**config.mk**
```make
export PLATFORM = sky130hd
export DESIGN_NAME = mux2_arbiter
export DESIGN_NICKNAME = d
export VERILOG_FILES = /design/src/rtl/mux2_arbiter_pkg.sv /design/src/rtl/mux2_arbiter_mux.sv /design/src/rtl/mux2_arbiter.sv
export SDC_FILE = /design/constraint.sdc
export NUM_CORES = 1
export LEC_CHECK = 0
export ABC_AREA = 1
export ABC_CLOCK_PERIOD_IN_PS = 1500
export BUFFER_PORTS_ARGS = -buffer_cell sky130_fd_sc_hd__buf_2
export CAP_MARGIN = 10
export CORE_MARGIN = 5
export CORE_UTILIZATION = 48
export CTS_CLUSTER_SIZE = 8
export DETAILED_ROUTE_END_ITERATION = 8
export GPL_TIMING_DRIVEN = 0
export PLACE_DENSITY = 0.83
export SYNTH_ARGS = -nofsm -noshare
export SYNTH_HDL_FRONTEND = slang
export SYNTH_SLANG_ARGS = --single-unit
```
**constraint.sdc**
```tcl
create_clock -name clk -period 1.5 [get_ports clk]
set_input_delay 0.075 -clock clk [delete_from_list [all_inputs] [get_ports clk]]
set_output_delay 0.075 -clock clk [all_outputs]
set_load 0.02 [all_outputs]
```
**src/rtl/mux2_arbiter_pkg.sv**
```systemverilog
// Shared definitions for the two-requester arbiter.
//   sel_e        : winner / mux select encoding (SEL_0 routes data0, SEL_1 routes data1)
//   buf_state_e  : output buffer occupancy
//   STARVE_MAX_DEFAULT : default number of back-to-back req0 wins tolerated in fixed-priority mode
package mux2_arbiter_pkg;

  typedef enum logic {
    SEL_0 = 1'b0,
    SEL_1 = 1'b1
  } sel_e;

  typedef enum logic {
    StEmpty = 1'b0,
    StFull  = 1'b1
  } buf_state_e;

  localparam int unsigned STARVE_MAX_DEFAULT = 3;

  function automatic sel_e other_sel(input sel_e s);
    return (s == SEL_0) ? SEL_1 : SEL_0;
  endfunction

endpackage

```
**src/rtl/mux2_arbiter_mux.sv**
```systemverilog
// Plain 2:1 data multiplexer.
//   in0_i / in1_i : candidate words
//   sel_i         : 0 selects in0_i, 1 selects in1_i
//   out_o         : selected word
module mux2_arbiter_mux #(
  parameter int unsigned Width = 8
) (
  input  logic [Width-1:0] in0_i,
  input  logic [Width-1:0] in1_i,
  input  logic             sel_i,
  output logic [Width-1:0] out_o
);

  always_comb begin
    out_o = sel_i ? in1_i : in0_i;
  end

endmodule

```
**src/rtl/mux2_arbiter.sv**
```systemverilog
// Two-requester arbiter feeding a one-entry output buffer.
//   clk, rst_n       : clock, asynchronous active-low reset
//   prio_mode        : 0 = round-robin, 1 = fixed priority to req0 with starvation guard
//   req0/req1        : requests, held until granted
//   data0/data1      : request payloads
//   gnt0/gnt1        : combinational grants, high in the capture cycle
//   sel              : mux control (winner on capture, otherwise last value)
//   out_valid        : output buffer holds a word
//   out_ready        : downstream accepts the held word
//   out_data         : registered payload
//   xfer_count       : captured words, modulo 256
module mux2_arbiter
  import mux2_arbiter_pkg::*;
#(
  parameter int unsigned DATA_W     = 8,
  parameter int unsigned STARVE_MAX = STARVE_MAX_DEFAULT
) (
  input  logic              clk,
  input  logic              rst_n,
  input  logic              prio_mode,
  input  logic              req0,
  input  logic              req1,
  input  logic [DATA_W-1:0] data0,
  input  logic [DATA_W-1:0] data1,
  output logic              gnt0,
  output logic              gnt1,
  output logic              sel,
  output logic              out_valid,
  input  logic              out_ready,
  output logic [DATA_W-1:0] out_data,
  output logic [7:0]        xfer_count
);

  localparam int unsigned SCW = (STARVE_MAX < 1) ? 1 : $clog2(STARVE_MAX + 1);
  localparam logic [SCW-1:0] StarveLimit = SCW'(STARVE_MAX);

  buf_state_e        state_q, state_d;
  sel_e              last_q, last_d;
  sel_e              sel_q, sel_d;
  sel_e              winner;
  logic [DATA_W-1:0] out_data_q, out_data_d;
  logic [DATA_W-1:0] mux_out;
  logic [7:0]        cnt_q, cnt_d;
  logic [SCW-1:0]    starve_q, starve_d;
  logic              load_ok;
  logic              capture;

  // Arbitration
  always_comb begin
    winner = SEL_0;
    if (req0 && req1) begin
      if (prio_mode) begin
        winner = (starve_q == StarveLimit) ? SEL_1 : SEL_0;
      end else begin
        winner = other_sel(last_q);
      end
    end else if (req1) begin
      winner = SEL_1;
    end
  end

  // Grants are suppressed while reset is held so nothing is handshaken mid-reset.
  always_comb begin
    load_ok = (state_q == StEmpty) || out_ready;
    capture = rst_n && load_ok && (req0 || req1);
    gnt0    = capture && (winner == SEL_0);
    gnt1    = capture && (winner == SEL_1);
    sel_d   = capture ? winner : sel_q;
    sel     = sel_d;
  end

  mux2_arbiter_mux #(
    .Width(DATA_W)
  ) u_mux (
    .in0_i(data0),
    .in1_i(data1),
    .sel_i(sel),
    .out_o(mux_out)
  );

  // Buffer FSM and bookkeeping next-state
  always_comb begin
    state_d    = state_q;
    out_data_d = out_data_q;
    last_d     = last_q;
    cnt_d      = cnt_q;
    starve_d   = starve_q;

    if (capture) begin
      state_d    = StFull;
      out_data_d = mux_out;
      last_d     = winner;
      cnt_d      = cnt_q + 8'd1;
    end else if ((state_q == StFull) && out_ready) begin
      state_d = StEmpty;
    end

    // Counts req0 wins that happened while req1 was waiting.
    if (!req1) begin
      starve_d = '0;
    end else if (capture) begin
      if (winner == SEL_1) begin
        starve_d = '0;
      end else if (starve_q != StarveLimit) begin
        starve_d = starve_q + 1'b1;
      end
    end
  end

  always_ff @(posedge clk or negedge rst_n) begin
    if (!rst_n) begin
      state_q    <= StEmpty;
      out_data_q <= '0;
      sel_q      <= SEL_0;
      last_q     <= SEL_1;  // req0 wins the first tie
      cnt_q      <= '0;
      starve_q   <= '0;
    end else begin
      state_q    <= state_d;
      out_data_q <= out_data_d;
      sel_q      <= sel_d;
      last_q     <= last_d;
      cnt_q      <= cnt_d;
      starve_q   <= starve_d;
    end
  end

  assign out_valid  = (state_q == StFull);
  assign out_data   = out_data_q;
  assign xfer_count = cnt_q;

endmodule
```
==> impl_summary.log, run 1 <==
INFO  metric final_layout_size_suffix_gt1_share = 32.7%
INFO  metric netSwitchingFraction = about 42%
INFO  metric antenna_fix_cells = 0
INFO  metric first_pass_grt_wire_length = about 4800 um
INFO  metric synth.area.top_cells = sky130_fd_sc_hd__dfrtp_1 44%, sky130_fd_sc_hd__nand2_1 22%, sky130_fd_sc_hd__inv_1 8.5%
INFO  metric initial_core_util = 50.9%
INFO  metric combPwrFrac = 42.0%
INFO  metric power.clock.fraction = between 10 and 15%
INFO  metric ios = 42
INFO  metric floorplan.die_area = about 3500 um^2
INFO  metric start_kind = flip-flop
INFO  metric largest_family_of_logic_cells_by_synthesized_area = simple AND/OR/NAND/NOR gates
INFO  metric clkSinkCount = 21
INFO  metric most-common-layout-cells = 65 x sky130_fd_sc_hd__nand2_1, 38 x sky130_fd_sc_hd__buf_2, 24 x sky130_fd_sc_hd__inv_1
INFO  metric synth.yosys.seq_area_share = between 40% and 50%
INFO  metric critical_path_class = flip-flop to output port
INFO  metric design.core.area = 2250 um^2
INFO  metric cts_buffers = 3
INFO  metric critical_path.top_delay_family = flip-flops
INFO  metric cp_data_required_time = 1.42 ns
INFO  metric synth_xor_area_share = between 3 and 4%
INFO  metric worst_stage_delay_on_the_critical_path = around 0.41 ns
INFO  metric report.final.slew_viol_count = 0
INFO  metric die_h = slightly below 60 um
INFO  metric fin_cells = 242
INFO  metric path_max_fanout = 5
INFO  metric worst_skew_pair.late_latency = just over 0.3 ns
INFO  metric multiInputGateArea = between 500 and 600 um^2
INFO  metric cts_root_buf = sky130_fd_sc_hd__clkbuf_4
INFO  metric final.fill_count = 200
INFO  metric utilization = between 60% and 70%
INFO  metric timing.fmax = between 0.6 and 0.7 GHz
INFO  metric placed_cells_incl_taps = 226
INFO  metric worst_clock_skew = 0.00710 ns
INFO  metric yosys.cell_types.count = 21
INFO  metric synth_adder_area_share = under 10%
INFO  metric syn_avg_cell_area = 7.31 um^2
INFO  metric area.growth.synth_to_final = 35.7%
INFO  metric globalRouteTotalUtil = about 18%
INFO  metric portBuffers = 41
INFO  metric power_density = roughly 1300 nW/um^2
INFO  metric simple_gate_fraction_of_synth_area = around 36%
INFO  metric internal_power = between 1 and 1.5 mW
INFO  metric finalHoldViolCount = 0
INFO  metric detail_route.drc_violations = 0
INFO  metric synth-warning-count = 0
INFO  metric cts_tree = built
INFO  metric regArea = approximately 530 um^2
INFO  metric critical_path_arrival = around 1.5 ns
INFO  metric timing.hold.worst.class = primary input to flip-flop
INFO  metric design.final.nets = 239
INFO  metric yosysTopAreaCell = sky130_fd_sc_hd__dfrtp_1
INFO  metric synth.net_count = around 180
INFO  metric cellLeakagePower = about 0.95 nW
INFO  metric mostFrequentLayoutCell = sky130_fd_sc_hd__nand2_1
INFO  metric cap_viol_max_count = 0
INFO  metric maximum_number_of_pins_on_one_net_before_global_route_repair = 23
INFO  metric seq_power_share = 43.8%
INFO  metric yosys-mux-area-fraction = 0%
INFO  metric finalCritPeriodShare = 102%
INFO  metric grt_setup_unrepaired = true
INFO  metric detailed_router_iteration_count_before_antenna_repair = 4
INFO  metric cts.clk_slew.worst_paths = 0.12 ns
INFO  metric gpl.final_weighted_congestion = about 0.8
INFO  metric post_synth_instance_area = between 1000 and 1500 um^2
INFO  metric outcome = complete, but fails checks
INFO  metric initialDrtViolationCount = 28
INFO  metric wl_per_cell = around 12 um
INFO  metric cp_slowest_cell = sky130_fd_sc_hd__dfrtp_1
INFO  metric clk_buf_depth = 2
INFO  metric worstPathBufferInverterCount = 1
INFO  metric irDropWorstVdd = between 0.7 and 0.8 mV
INFO  metric die_wd = between 50 and 60 um
INFO  metric yosys_register_bits = 21
INFO  metric critical_path.endpoint_type = output port
INFO  metric yosysTopAreaCellShare = between 40% and 50%
INFO  metric antenna_left = 0
INFO  metric timing_worst_slew_pin_value = about 0.91 ns
INFO  metric final.min_clock_period = 1.54 ns
INFO  metric synth_compound_area_share = 2.18%
INFO  metric ctsHtreeMaxLevel = 1
INFO  metric dp_hpwl = 2000 um
INFO  metric first_global_vias = 1122
INFO  metric floorplan.rows = 17
INFO  metric failed_checks = setup timing
INFO  metric routed_wirelength = 2800 um
INFO  metric final_critical_path_setup_slack = -0.0372 ns
INFO  metric p_sw = slightly above 0.8 mW
INFO  metric slew_headroom = 39.3%
INFO  metric postSynthCellCount = between 150 and 200
INFO  metric post_dr_vias_cell = between 4 and 5
INFO  metric grt.overflow.total = 0
INFO  metric detailroute.via_count = around 1200
INFO  metric setup-violations-final = 3
INFO  metric antenna_found_initial = 0
INFO  metric crit_path_cell_trace = ha_2 -> nand2_1 -> nand3_2 -> nand3_4 -> o21ai_2 -> buf_6
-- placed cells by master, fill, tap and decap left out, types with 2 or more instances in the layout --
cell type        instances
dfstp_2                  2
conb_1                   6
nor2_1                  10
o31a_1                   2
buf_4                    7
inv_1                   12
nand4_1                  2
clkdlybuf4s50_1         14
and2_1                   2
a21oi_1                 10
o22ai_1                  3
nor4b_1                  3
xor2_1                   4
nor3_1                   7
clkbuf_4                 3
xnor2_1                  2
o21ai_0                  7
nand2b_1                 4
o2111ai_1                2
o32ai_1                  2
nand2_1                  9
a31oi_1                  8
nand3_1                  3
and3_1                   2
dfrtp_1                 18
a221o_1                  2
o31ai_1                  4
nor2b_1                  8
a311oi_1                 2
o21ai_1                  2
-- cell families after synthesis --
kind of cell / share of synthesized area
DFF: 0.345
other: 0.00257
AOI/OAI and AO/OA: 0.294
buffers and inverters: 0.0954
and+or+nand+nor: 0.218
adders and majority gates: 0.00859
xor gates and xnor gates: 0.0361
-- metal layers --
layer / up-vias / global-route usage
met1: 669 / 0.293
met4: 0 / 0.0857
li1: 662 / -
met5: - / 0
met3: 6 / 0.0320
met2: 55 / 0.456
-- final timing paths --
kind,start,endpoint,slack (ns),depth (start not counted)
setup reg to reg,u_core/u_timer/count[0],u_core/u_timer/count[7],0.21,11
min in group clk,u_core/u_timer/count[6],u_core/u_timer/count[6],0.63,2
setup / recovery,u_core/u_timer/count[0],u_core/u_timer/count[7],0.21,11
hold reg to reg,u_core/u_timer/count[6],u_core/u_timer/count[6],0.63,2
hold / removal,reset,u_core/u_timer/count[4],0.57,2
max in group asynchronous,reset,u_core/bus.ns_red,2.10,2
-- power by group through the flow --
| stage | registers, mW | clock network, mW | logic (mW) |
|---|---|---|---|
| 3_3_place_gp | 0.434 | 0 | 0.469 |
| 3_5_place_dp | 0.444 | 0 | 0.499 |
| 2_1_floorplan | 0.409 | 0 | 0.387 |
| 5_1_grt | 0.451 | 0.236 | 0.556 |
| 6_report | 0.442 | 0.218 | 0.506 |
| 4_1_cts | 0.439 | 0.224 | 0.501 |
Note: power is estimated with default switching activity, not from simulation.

______

* TASK TO CARRY OUT *
Take the lines above from the one containing "hold / removal,reset,u_core/u_timer/count[4],0.57,2" down to the one containing "0.236 | 0.556 |", and transcribe them exactly, both ends included.

* SOLUTION *
hold / removal,reset,u_core/u_timer/count[4],0.57,2
max in group asynchronous,reset,u_core/bus.ns_red,2.10,2
-- power by group through the flow --
| stage | registers, mW | clock network, mW | logic (mW) |
|---|---|---|---|
| 3_3_place_gp | 0.434 | 0 | 0.469 |
| 3_5_place_dp | 0.444 | 0 | 0.499 |
| 2_1_floorplan | 0.409 | 0 | 0.387 |
| 5_1_grt | 0.451 | 0.236 | 0.556 |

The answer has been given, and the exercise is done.